Wochenlang hatte es vor den russischen Lokalwahlen Proteste gegeben. Auf den ersten Blick hat sich am Tag danach im Land jedoch nur wenig geändert: Der Keml kontrolliert weiterhin die meisten Regionen, vielerorts wurden vom Kreml inthronisierte Gouverneure im Amt bestätigt.

Doch politischer Gradmesser in dem zentralisierten Land ist seit jeher die Hauptstadt. Und ausgerechnet hier musste der Kreml harte Verluste hinnehmen. Unter denjenigen, die ihre Stimme abgaben (die Wahlbeteiligung lag bei niedrigen 21 Prozent), stimmten nach vorläufigen Ergebnissen fast die Hälfte gegen die Kandidaten der Kremlpartei Einiges Russland, die den Kurs von Präsident Wladimir Putin unterstützt. Die Proteste auf der Straße haben also doch Wirkung gezeigt. Nur ein Beispiel: Valeria Kasamara, respektable Kandidatin der Kremlpartei und Prorektorin einer renommierten Universität, unterlag in ihrem Wahlkreis einem No-Name-Politiker. Dessen Hauptvorteil war offenbar, nicht mit dem Kreml in Verbindung zu stehen.

Im 45-köpfigen Stadtparlament werden künftig 20 Sitze von anderen Parteien als Einiges Russland besetzt sein. Bisher lag deren Anteil im einstelligen Bereich. Statt wie bisher fünf Kommunisten werden künftig rund ein Dutzend kommunistische Abgeordnete in der Stadtduma sitzen.
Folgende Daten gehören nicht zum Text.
## config.mk

```make
export PLATFORM = sky130hd
export DESIGN_NAME = fasp_serial_port
export DESIGN_NICKNAME = d
export VERILOG_FILES = /design/src/fasp_fifo.v /design/src/fasp_serial_port.v
export VERILOG_INCLUDE_DIRS = /design/src /design/src/src
export SDC_FILE = /design/constraint.sdc
export NUM_CORES = 1
export LEC_CHECK = 0
export BUFFER_PORTS_ARGS = -buffer_cell sky130_fd_sc_hd__buf_2
export CAP_MARGIN = 25
export CORE_ASPECT_RATIO = 1.2
export CORE_MARGIN = 1.5
export CORE_UTILIZATION = 39
export CTS_CLUSTER_DIAMETER = 150
export DETAILED_ROUTE_END_ITERATION = 10
export SETUP_SLACK_MARGIN = 0.5
export SLEW_MARGIN = 0
export SYNTH_ARGS = -nofsm -noshare
export SYNTH_HDL_FRONTEND = slang
export SYNTH_HIERARCHICAL = 1
export SYNTH_SLANG_ARGS = --single-unit
```

## constraint.sdc

```tcl
create_clock -name aclk -period 3.8 [get_ports aclk]
set_input_delay 0.38 -clock aclk [delete_from_list [all_inputs] [get_ports aclk]]
set_output_delay 0.38 -clock aclk [all_outputs]
set_load 0.02 [all_outputs]
```

## src/fasp_consts.vh

```
// Purpose: Shared constants of the FIFO serial port
// Assumes: 32-bit AXI4-Lite register bus, byte-wide registers except the 13-bit count register
// Notes:   Offsets are byte addresses, one aligned word each
`ifndef FASP_CONSTS_VH
`define FASP_CONSTS_VH

// ----------------------------------------------------------------
// Register offsets
// ----------------------------------------------------------------
`define FASP_OFS_FORMAT  8'h00
`define FASP_OFS_BITRATE 8'h04
`define FASP_OFS_CONTROL 8'h08
`define FASP_OFS_TXDATA  8'h0C
`define FASP_OFS_FLAGS   8'h10
`define FASP_OFS_RXDATA  8'h14
`define FASP_OFS_FIFOCTL 8'h18
`define FASP_OFS_COUNT   8'h1C

// ----------------------------------------------------------------
// Field positions and writable masks
// ----------------------------------------------------------------
`define FASP_FMT_CHR   6
`define FASP_FMT_PE    5
`define FASP_FMT_ODD   4
`define FASP_FMT_STOP  3
`define FASP_FMT_MASK  8'h78
`define FASP_CTL_TIE   7
`define FASP_CTL_RIE   6
`define FASP_CTL_TE    5
`define FASP_CTL_RE    4
`define FASP_CTL_MASK  8'hF3
`define FASP_FCR_MCE   3
`define FASP_FCR_TX_FIFO_CLEAR 2
`define FASP_FCR_RFRST 1
`define FASP_FCR_LOOP  0
// Flag bits: 0 ready, 1 rx high, 2 parity, 3 framing, 4 break,
// 5 tx low, 6 tx done
`define FASP_FLAG_RESET 7'h60

// ----------------------------------------------------------------
// Timing and responses
// ----------------------------------------------------------------
`define FASP_RX_IDLE_TICKS 8'hFF
`define FASP_RESP_OKAY     2'h0
`define FASP_RESP_SLVERR   2'h2

`endif

```

## src/fasp_fifo.v

```verilog
// Purpose: 16-entry byte FIFO with occupancy count
// Assumes: Push and pop may come in the same cycle
// Notes:   Push when full and pop when empty are ignored
`timescale 1ns/1ps

module fasp_fifo (
  input  wire       clk,
  input  wire       rst_n,
  input  wire       clr,
  input  wire       push,
  input  wire [7:0] din,
  input  wire       pop,
  output wire [7:0] dout,
  output wire [4:0] count,
  output wire       full,
  output wire       empty
);

  reg [7:0] mem [0:15];
  reg [3:0] wp;
  reg [3:0] rp;
  reg [4:0] cnt;
  wire      do_push = push & ~full;
  wire      do_pop  = pop & ~empty;

  assign dout  = mem[rp];
  assign count = cnt;
  assign full  = (cnt == 5'h10);
  assign empty = (cnt == 5'h00);

  // Storage has no reset; only pointers and count define contents
  always @(posedge clk) begin
    if (do_push) begin
      mem[wp] <= din;
    end
  end

  // Pointer and count update; clear empties without touching data
  always @(posedge clk) begin
    if (!rst_n || clr) begin
      wp  <= 4'h0;
      rp  <= 4'h0;
      cnt <= 5'h00;
    end else begin
      if (do_push) begin
        wp <= wp + 4'h1;
      end
      if (do_pop) begin
        rp <= rp + 4'h1;
      end
      if (do_push && !do_pop) begin
        cnt <= cnt + 5'h01;
      end else if (do_pop && !do_push) begin
        cnt <= cnt - 5'h01;
      end
    end
  end

endmodule

```

## src/fasp_serial_port.v

```verilog
// Purpose: Asynchronous serial port with 16-byte FIFOs, AXI4-Lite
// Assumes: aclk at 10 MHz; pins are asynchronous to aclk
// Notes:   Overview of operation follows
// Overview of operation
// - Separate sixteen-character FIFOs for transmit and receive.
// - Character length bit: 0 gives eight data bits, 1 gives seven.
// - Parity enable adds one parity bit; stop bit selects one or two.
// - Frame is start, data, optional parity, stops; up to twelve bits.
// - Clock select 00 internal, 11 internal driving pin, 10 external.
// - Clock output starts as soon as control register selects it.
// - Clearing transmit enable reinitializes the transmit shift register.
// - Disabling directions keeps status flags and FIFO contents.
// - Clearing transmit enable releases the transmit line at once.
// - Enabling transmit gives mark state; enabling receive waits for start.
// - Detect framing, parity, rx high, data ready, break, tx low.
// - Both FIFO occupancy counts readable at any time.
// - Rx high flag when rx count exceeds trigger 1, 4, 8 or 14.
// - Tx low flag when tx count below trigger 8, 4, 2 or 1.
// - Modem control off: clear-to-send seen low, request-to-send held 0.
// - Data bits travel least significant bit first.
`timescale 1ns/1ps
`include "fasp_consts.vh"

module fasp_serial_port (
  input  wire        aclk,
  input  wire        aresetn,
  input  wire [7:0]  s_axi_awaddr,
  input  wire        s_axi_awvalid,
  output wire        s_axi_awready,
  input  wire [31:0] s_axi_wdata,
  input  wire [3:0]  s_axi_wstrb,
  input  wire        s_axi_wvalid,
  output wire        s_axi_wready,
  output reg  [1:0]  s_axi_bresp,
  output reg         s_axi_bvalid,
  input  wire        s_axi_bready,
  input  wire [7:0]  s_axi_araddr,
  input  wire        s_axi_arvalid,
  output wire        s_axi_arready,
  output reg  [31:0] s_axi_rdata,
  output reg  [1:0]  s_axi_rresp,
  output reg         s_axi_rvalid,
  input  wire        s_axi_rready,
  output reg         txd_out,
  output wire        txd_oe,
  input  wire        rxd_in,
  input  wire        sck_in,
  output reg         sck_out,
  output wire        sck_oe,
  input  wire        cts_n_in,
  output reg         rts_n
);

  localparam ST_IDLE  = 3'h0;
  localparam ST_START = 3'h1;
  localparam ST_DATA  = 3'h2;
  localparam ST_PAR   = 3'h3;
  localparam ST_STOP  = 3'h4;

  // ----------------------------------------------------------------
  // Registers and shared wires
  // ----------------------------------------------------------------
  reg  [7:0] serial_format_reg;
  reg  [7:0] serial_control_reg;
  reg  [7:0] bit_rate_reg;
  reg  [7:0] fifo_control_reg;
  reg  [6:0] serial_flag_reg;
  reg  [6:0] flag_seen;
  reg        aw_have;
  reg  [7:0] aw_addr;
  reg        w_have;
  reg  [7:0] w_byte;
  reg        w_lane0;
  wire       tx_push;
  wire       rx_pop;
  wire [7:0] tx_dout;
  wire [4:0] tx_cnt;
  wire       tx_full;
  wire       tx_empty;
  wire [7:0] rx_dout;
  wire [4:0] rx_cnt;
  wire       rx_full;
  wire       rx_empty;
  reg        tx_pop;
  reg        rx_push;
  reg  [7:0] rx_sh;

  wire       char7    = serial_format_reg[`FASP_FMT_CHR];
  wire       par_on   = serial_format_reg[`FASP_FMT_PE];
  wire       par_odd  = serial_format_reg[`FASP_FMT_ODD];
  wire       two_stop = serial_format_reg[`FASP_FMT_STOP];
  wire       tx_on    = serial_control_reg[`FASP_CTL_TE];
  wire       rx_on    = serial_control_reg[`FASP_CTL_RE];
  wire [1:0] clk_sel  = serial_control_reg[1:0];
  wire       modem_on = fifo_control_reg[`FASP_FCR_MCE];
  wire [2:0] last_bit = char7 ? 3'h6 : 3'h7;

  // ----------------------------------------------------------------
  // FIFOs
  // ----------------------------------------------------------------
  // Clear bits hold the FIFO empty; stored bytes are left alone
  fasp_fifo u_tx_fifo (
    .clk   (aclk),
    .rst_n (aresetn),
    .clr   (fifo_control_reg[`FASP_FCR_TX_FIFO_CLEAR]),
    .push  (tx_push),
    .din   (w_byte),
    .pop   (tx_pop),
    .dout  (tx_dout),
    .count (tx_cnt),
    .full  (tx_full),
    .empty (tx_empty)
  );

  fasp_fifo u_rx_fifo (
    .clk   (aclk),
    .rst_n (aresetn),
    .clr   (fifo_control_reg[`FASP_FCR_RFRST]),
    .push  (rx_push),
    .din   (rx_sh),
    .pop   (rx_pop),
    .dout  (rx_dout),
    .count (rx_cnt),
    .full  (rx_full),
    .empty (rx_empty)
  );

  // ----------------------------------------------------------------
  // Pin synchronizers and bit clock
  // ----------------------------------------------------------------
  // Bits: 0 serial clock, 1 receive data, 2 clear-to-send
  reg  [2:0] pin_s1;
  reg  [2:0] pin_s2;
  reg  [2:0] pin_s3;
  reg  [2:0] pin_q;
  reg        sck_prev;
  reg  [7:0] half_div;
  wire       ext_clk  = (clk_sel == 2'h2);
  wire       half_hit = ~ext_clk && (half_div == 8'h00);
  wire       tick     = ext_clk ? (pin_q[0] & ~sck_prev) : (half_hit & ~sck_out);
  wire       cts_eff  = modem_on & pin_q[2];

  // Level changes only once stages two and three agree (glitch filter)
  always @(posedge aclk) begin
    if (!aresetn) begin
      pin_s1 <= 3'h7;
      pin_s2 <= 3'h7;
      pin_s3 <= 3'h7;
      pin_q  <= 3'h7;
    end else begin
      pin_s1 <= {cts_n_in, rxd_in, sck_in};
      pin_s2 <= pin_s1;
      pin_s3 <= pin_s2;
      pin_q  <= (~(pin_s2 ^ pin_s3) & pin_s3) | ((pin_s2 ^ pin_s3) & pin_q);
    end
  end

  // Divider toggles the 16x clock; its rising half gives the tick
  always @(posedge aclk) begin
    if (!aresetn) begin
      half_div <= 8'h00;
      sck_out  <= 1'b0;
      sck_prev <= 1'b1;
    end else begin
      sck_prev <= pin_q[0];
      if (half_hit) begin
        half_div <= bit_rate_reg;
        sck_out  <= ~sck_out;
      end else if (!ext_clk) begin
        half_div <= half_div - 8'h01;
      end
    end
  end

  assign sck_oe = (clk_sel == 2'h3);

  // ----------------------------------------------------------------
  // Transmitter
  // ----------------------------------------------------------------
  reg  [2:0] tx_state;
  reg  [3:0] tx_ph;
  reg  [2:0] tx_bit;
  reg  [7:0] tx_shift_reg;
  reg        tx_par;
  wire       tx_go   = ~tx_empty & ~cts_eff;
  wire       tx_end  = tick & (tx_ph == 4'hF);

  assign txd_oe = tx_on;

  // Frame sequencer; a disabled transmitter is held cleared
  always @(posedge aclk) begin
    tx_pop <= 1'b0;
    if (!aresetn || !tx_on) begin
      tx_state     <= ST_IDLE;
      tx_ph        <= 4'h0;
      tx_bit       <= 3'h0;
      tx_shift_reg <= 8'h00;
      tx_par       <= 1'b0;
    end else begin
      if (tick && tx_state != ST_IDLE) begin
        tx_ph <= tx_ph + 4'h1;
      end
      case (tx_state)
        ST_IDLE: begin
          if (tick && tx_go && !tx_pop) begin
            tx_shift_reg <= tx_dout;
            tx_pop       <= 1'b1;
            tx_par       <= 1'b0;
            tx_ph        <= 4'h0;
            tx_state     <= ST_START;
          end
        end
        ST_START: begin
          if (tx_end) begin
            tx_bit   <= 3'h0;
            tx_state <= ST_DATA;
          end
        end
        ST_DATA: begin
          if (tx_end) begin
            tx_shift_reg <= {1'b0, tx_shift_reg[7:1]};
            tx_par       <= tx_par ^ tx_shift_reg[0];
            tx_bit       <= tx_bit + 3'h1;
            if (tx_bit == last_bit) begin
              tx_bit   <= 3'h0;
              tx_state <= par_on ? ST_PAR : ST_STOP;
            end
          end
        end
        ST_PAR: begin
          if (tx_end) begin
            tx_state <= ST_STOP;
          end
        end
        ST_STOP: begin
          if (tx_end) begin
            if (two_stop && tx_bit == 3'h0) begin
              tx_bit <= 3'h1;
            end else if (tx_go) begin
              // Next character follows without an idle bit
              tx_shift_reg <= tx_dout;
              tx_pop       <= 1'b1;
              tx_par       <= 1'b0;
              tx_state     <= ST_START;
            end else begin
              tx_state <= ST_IDLE;
            end
          end
        end
        default: begin
          tx_state <= ST_IDLE;
        end
      endcase
    end
  end

  // Line level registered from the sequencer state; mark when idle
  always @(posedge aclk) begin
    if (!aresetn) begin
      txd_out <= 1'b1;
    end else begin
      case (tx_state)
        ST_START: txd_out <= 1'b0;
        ST_DATA:  txd_out <= tx_shift_reg[0];
        ST_PAR:   txd_out <= tx_par ^ par_odd;
        default:  txd_out <= 1'b1;
      endcase
    end
  end

  // ----------------------------------------------------------------
  // Receiver
  // ----------------------------------------------------------------
  reg  [2:0] rx_state;
  reg  [3:0] rx_ph;
  reg  [2:0] rx_bit;
  reg        rx_par;
  reg        rx_perr;
  reg  [7:0] rx_idle;
  reg        ev_fer;
  reg        ev_per;
  reg        ev_brk;
  wire       rx_line = fifo_control_reg[`FASP_FCR_LOOP] ? txd_out : pin_q[1];
  wire       rx_mid  = tick & (rx_ph == 4'hF);

  // Start qualified at phase 7, later bits sampled mid-bit
  always @(posedge aclk) begin
    rx_push <= 1'b0;
    ev_fer  <= 1'b0;
    ev_per  <= 1'b0;
    ev_brk  <= 1'b0;
    if (!aresetn || !rx_on) begin
      rx_state <= ST_IDLE;
      rx_ph    <= 4'h0;
      rx_bit   <= 3'h0;
      rx_par   <= 1'b0;
      rx_perr  <= 1'b0;
    end else begin
      case (rx_state)
        ST_IDLE: begin
          if (tick) begin
            rx_ph <= rx_line ? 4'h0 : rx_ph + 4'h1;
            if (!rx_line && rx_ph == 4'h7) begin
              rx_ph    <= 4'h0;
              rx_bit   <= 3'h0;
              rx_sh    <= 8'h00;
              rx_par   <= 1'b0;
              rx_perr  <= 1'b0;
              rx_state <= ST_DATA;
            end
          end
        end
        ST_DATA: begin
          if (tick) begin
            rx_ph <= rx_ph + 4'h1;
          end
          if (rx_mid) begin
            rx_sh[rx_bit] <= rx_line;
            rx_par        <= rx_par ^ rx_line;
            rx_bit        <= rx_bit + 3'h1;
            if (rx_bit == last_bit) begin
              rx_state <= par_on ? ST_PAR : ST_STOP;
            end
          end
        end
        ST_PAR: begin
          if (tick) begin
            rx_ph <= rx_ph + 4'h1;
          end
          if (rx_mid) begin
            rx_perr  <= rx_line ^ rx_par ^ par_odd;
            rx_par   <= rx_par | rx_line;
            rx_state <= ST_STOP;
          end
        end
        ST_STOP: begin
          if (tick) begin
            rx_ph <= rx_ph + 4'h1;
          end
          // Only the first stop bit is checked
          if (rx_mid) begin
            ev_fer <= ~rx_line;
            ev_per <= rx_perr;
            ev_brk <= ~rx_line & (rx_sh == 8'h00) & ~(par_on & rx_par);
            rx_push <= ~(~rx_line & (rx_sh == 8'h00) & ~(par_on & rx_par))
                       & ~serial_flag_reg[4];
            rx_state <= ST_IDLE;
          end
        end
        default: begin
          rx_state <= ST_IDLE;
        end
      endcase
    end
  end

  // Quiet-line counter in ticks for the data-ready flag
  always @(posedge aclk) begin
    if (!aresetn || !rx_on || rx_state != ST_IDLE || rx_push) begin
      rx_idle <= 8'h00;
    end else if (tick && rx_idle != `FASP_RX_IDLE_TICKS) begin
      rx_idle <= rx_idle + 8'h01;
    end
  end

  // Request-to-send asserts high only when receive space runs out
  always @(posedge aclk) begin
    if (!aresetn) begin
      rts_n <= 1'b0;
    end else begin
      rts_n <= modem_on & rx_full;
    end
  end

  // ----------------------------------------------------------------
  // Status flags
  // ----------------------------------------------------------------
  reg  [4:0] rx_trig;
  reg  [4:0] tx_trig;
  wire       rdf_set = (rx_cnt > rx_trig);
  wire       tx_fifo_low_flag_set = (tx_cnt < tx_trig);
  wire       tx_done_flag_set = (tx_state == ST_IDLE) & tx_empty;
  wire       dr_set  = ~rx_empty & ~rdf_set & (rx_idle == `FASP_RX_IDLE_TICKS);
  wire [6:0] flag_set = {tx_done_flag_set, tx_fifo_low_flag_set, ev_brk, ev_fer, ev_per, rdf_set, dr_set};
  wire       wr_go   = aw_have & w_have & ~s_axi_bvalid;
  wire       wr_flag = wr_go & w_lane0 & (aw_addr[7:2] == `FASP_OFS_FLAGS >> 2);
  wire [6:0] flag_clr = wr_flag ? (flag_seen & ~w_byte[6:0]) : 7'h00;
  wire       rd_go   = s_axi_arvalid & ~s_axi_rvalid;
  wire [5:0] rd_idx  = s_axi_araddr[7:2];

  // Trigger decode
  always @* begin
    case (fifo_control_reg[7:6])
      2'h0:    rx_trig = 5'h01;
      2'h1:    rx_trig = 5'h04;
      2'h2:    rx_trig = 5'h08;
      default: rx_trig = 5'h0E;
    endcase
    case (fifo_control_reg[5:4])
      2'h0:    tx_trig = 5'h08;
      2'h1:    tx_trig = 5'h04;
      2'h2:    tx_trig = 5'h02;
      default: tx_trig = 5'h01;
    endcase
  end

  // Set beats clear; enables never touch flags
  always @(posedge aclk) begin
    if (!aresetn) begin
      serial_flag_reg <= `FASP_FLAG_RESET;
      flag_seen       <= 7'h00;
    end else begin
      serial_flag_reg <= (serial_flag_reg & ~flag_clr) | flag_set;
      if (rd_go && rd_idx == (`FASP_OFS_FLAGS >> 2)) begin
        flag_seen <= serial_flag_reg;
      end else if (wr_flag) begin
        flag_seen <= 7'h00;
      end
    end
  end

  // ----------------------------------------------------------------
  // AXI4-Lite slave
  // ----------------------------------------------------------------
  assign s_axi_awready = ~aw_have;
  assign s_axi_wready  = ~w_have;
  assign s_axi_arready = ~s_axi_rvalid;
  assign tx_push = wr_go & w_lane0 & (aw_addr[7:2] == `FASP_OFS_TXDATA >> 2);
  assign rx_pop  = rd_go & (rd_idx == (`FASP_OFS_RXDATA >> 2));

  // Address and data latched in any order, write done once both held
  always @(posedge aclk) begin
    if (!aresetn) begin
      aw_have            <= 1'b0;
      aw_addr            <= 8'h00;
      w_have             <= 1'b0;
      w_byte             <= 8'h00;
      w_lane0            <= 1'b0;
      s_axi_bvalid       <= 1'b0;
      s_axi_bresp        <= `FASP_RESP_OKAY;
      serial_format_reg  <= 8'h00;
      serial_control_reg <= 8'h00;
      bit_rate_reg       <= 8'hFF;
      fifo_control_reg   <= 8'h00;
    end else begin
      if (s_axi_awvalid && !aw_have) begin
        aw_have <= 1'b1;
        aw_addr <= s_axi_awaddr;
      end
      if (s_axi_wvalid && !w_have) begin
        w_have  <= 1'b1;
        w_byte  <= s_axi_wdata[7:0];
        w_lane0 <= s_axi_wstrb[0];
      end
      if (s_axi_bvalid && s_axi_bready) begin
        s_axi_bvalid <= 1'b0;
      end
      if (wr_go) begin
        aw_have      <= 1'b0;
        w_have       <= 1'b0;
        s_axi_bvalid <= 1'b1;
        s_axi_bresp  <= (aw_addr[7:5] == 3'h0) ? `FASP_RESP_OKAY : `FASP_RESP_SLVERR;
        if (w_lane0) begin
          case (aw_addr[7:2])
            (`FASP_OFS_FORMAT >> 2):  serial_format_reg <= w_byte & `FASP_FMT_MASK;
            (`FASP_OFS_BITRATE >> 2): bit_rate_reg <= w_byte;
            (`FASP_OFS_CONTROL >> 2): serial_control_reg <= w_byte & `FASP_CTL_MASK;
            (`FASP_OFS_FIFOCTL >> 2): fifo_control_reg <= w_byte;
            default: begin
            end
          endcase
        end
      end
    end
  end

  // Read answer registered; a read of receive data pops one byte
  always @(posedge aclk) begin
    if (!aresetn) begin
      s_axi_rvalid <= 1'b0;
      s_axi_rdata  <= 32'h00000000;
      s_axi_rresp  <= `FASP_RESP_OKAY;
    end else if (rd_go) begin
      s_axi_rvalid <= 1'b1;
      s_axi_rresp  <= (s_axi_araddr[7:5] == 3'h0) ? `FASP_RESP_OKAY : `FASP_RESP_SLVERR;
      case (rd_idx)
        (`FASP_OFS_FORMAT >> 2):  s_axi_rdata <= {24'h000000, serial_format_reg};
        (`FASP_OFS_BITRATE >> 2): s_axi_rdata <= {24'h000000, bit_rate_reg};
        (`FASP_OFS_CONTROL >> 2): s_axi_rdata <= {24'h000000, serial_control_reg};
        (`FASP_OFS_FLAGS >> 2):   s_axi_rdata <= {25'h0000000, serial_flag_reg};
        (`FASP_OFS_RXDATA >> 2):  s_axi_rdata <= {24'h000000, rx_dout};
        (`FASP_OFS_FIFOCTL >> 2): s_axi_rdata <= {24'h000000, fifo_control_reg};
        (`FASP_OFS_COUNT >> 2):   s_axi_rdata <= {19'h00000, tx_cnt, 3'h0, rx_cnt};
        default:                  s_axi_rdata <= 32'h00000000;
      endcase
    end else if (s_axi_rready) begin
      s_axi_rvalid <= 1'b0;
    end
  end

endmodule

```

==> results of run 1 <==
stage by stage:
| step | hold WS, ps | instance area, um^2 | cells |
|---|---|---|---|
| final | 30.0 | 21400 | 2185 |
| after global routing | 43.3 | 21400 | 2185 |
| after CTS | 4.33 | 21300 | 2184 |
| after detailed placement | 401 | 19800 | 2098 |
| after global placement | 393 | 19800 | 2098 |
| after floorplan | 386 | 19000 | 1478 |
Außerdem ist der gemäßigten Oppositionspartei Jabloko der Wiedereinzug in das Gremium gelungen. Sie wird künftig drei Abgeordnete stellen.

Alternativen zur Partei der Macht

Zwar wurde die demokratische Opposition rund um die Figuren Alexej Nawalny und Dmitrij Gudkow ihrer Kandidaten beraubt – sie durften nicht antreten. Viele, die ihre Stimme abgaben, stimmten aber taktisch für eine der zugelassenen Alternativen zur sogenannten Partei der Macht. Es war keine weltanschauliche Wahl, es war ein Votum über das System Putin. Anders gesagt: Wer für die Kommunisten stimmte, ist nicht unbedingt ein Kommunist. Wohl aber gefällt ihm etwas am System Putin nicht. Es ist schwer zu sagen, wie das Wahlergebnis unter wirklich fairen Bedingungen aussehen würde. Nur eines ist sicher: Für Einiges Russland wäre die Wahl sicher nicht besser gelaufen.

Freilich: Gestern fand keine Präsidentenwahl, sondern nur eine Lokalwahl statt. Putin kann weiterhin so tun, als betreffe ihn das Ereignis nicht. Auch zu den wochenlangen Protesten in der Hauptstadt schwieg er die längste Zeit. Die Wahl wirft Putin nicht aus dem Präsidentenstuhl. Aber sie zeigt, dass seine Machtbasis allmählich schwächer wird.

Das Ansehen ist verloren

Für den Kreml bedeutet das Moskauer Ergebnis mehr politische Konkurrenz, mehr unangenehme Fragen, einen raueren Umgangston. Auf realen politischen Wettbewerb ist die Machtelite schlecht vorbereitet – das haben die letzten Wochen gezeigt. Auf den diffusen Unmut in der Bevölkerung hat sie keine Antworten. Unklar ist, wie die Behörden in Zukunft ihre Botschaften erfolgreich kommunizieren wollen. Für die Dumawahl 2021 und das Schicksalsjahr 2024 – wenn Putins Amtszeit laut Verfassung zu Ende ist – muss sie sich etwas einfallen lassen.

Für die kremltreuen Moskauer Behörden gilt: Die Wahl ist (gerade noch) gewonnen, das Ansehen aber ist verloren. Zwar ist die Bereitschaft der Durchschnittsbürger zur aktiven Teilnahme an Kundgebungen noch immer beschränkt, aber immer mehr zeigten laut Umfragen Sympathie mit den Aufmüpfigen. Zudem ist die junge Generation – Hauptträger der Proteste in Moskau – einigermaßen furchtlos. Trotz Repressionen konnte die Bewegung nicht wirklich geschwächt werden. "Die Silowiki verstehen nicht, dass sich der Protest trotz der Verhaftungswelle weiter organisiert", erklärte der politische Beobachter Sergej Medwedjew unlängst. Die politischen Konfliktlinien blieben bestehen. Sein Land sieht er auf eine lange "Zeit der Wirren" zukommen.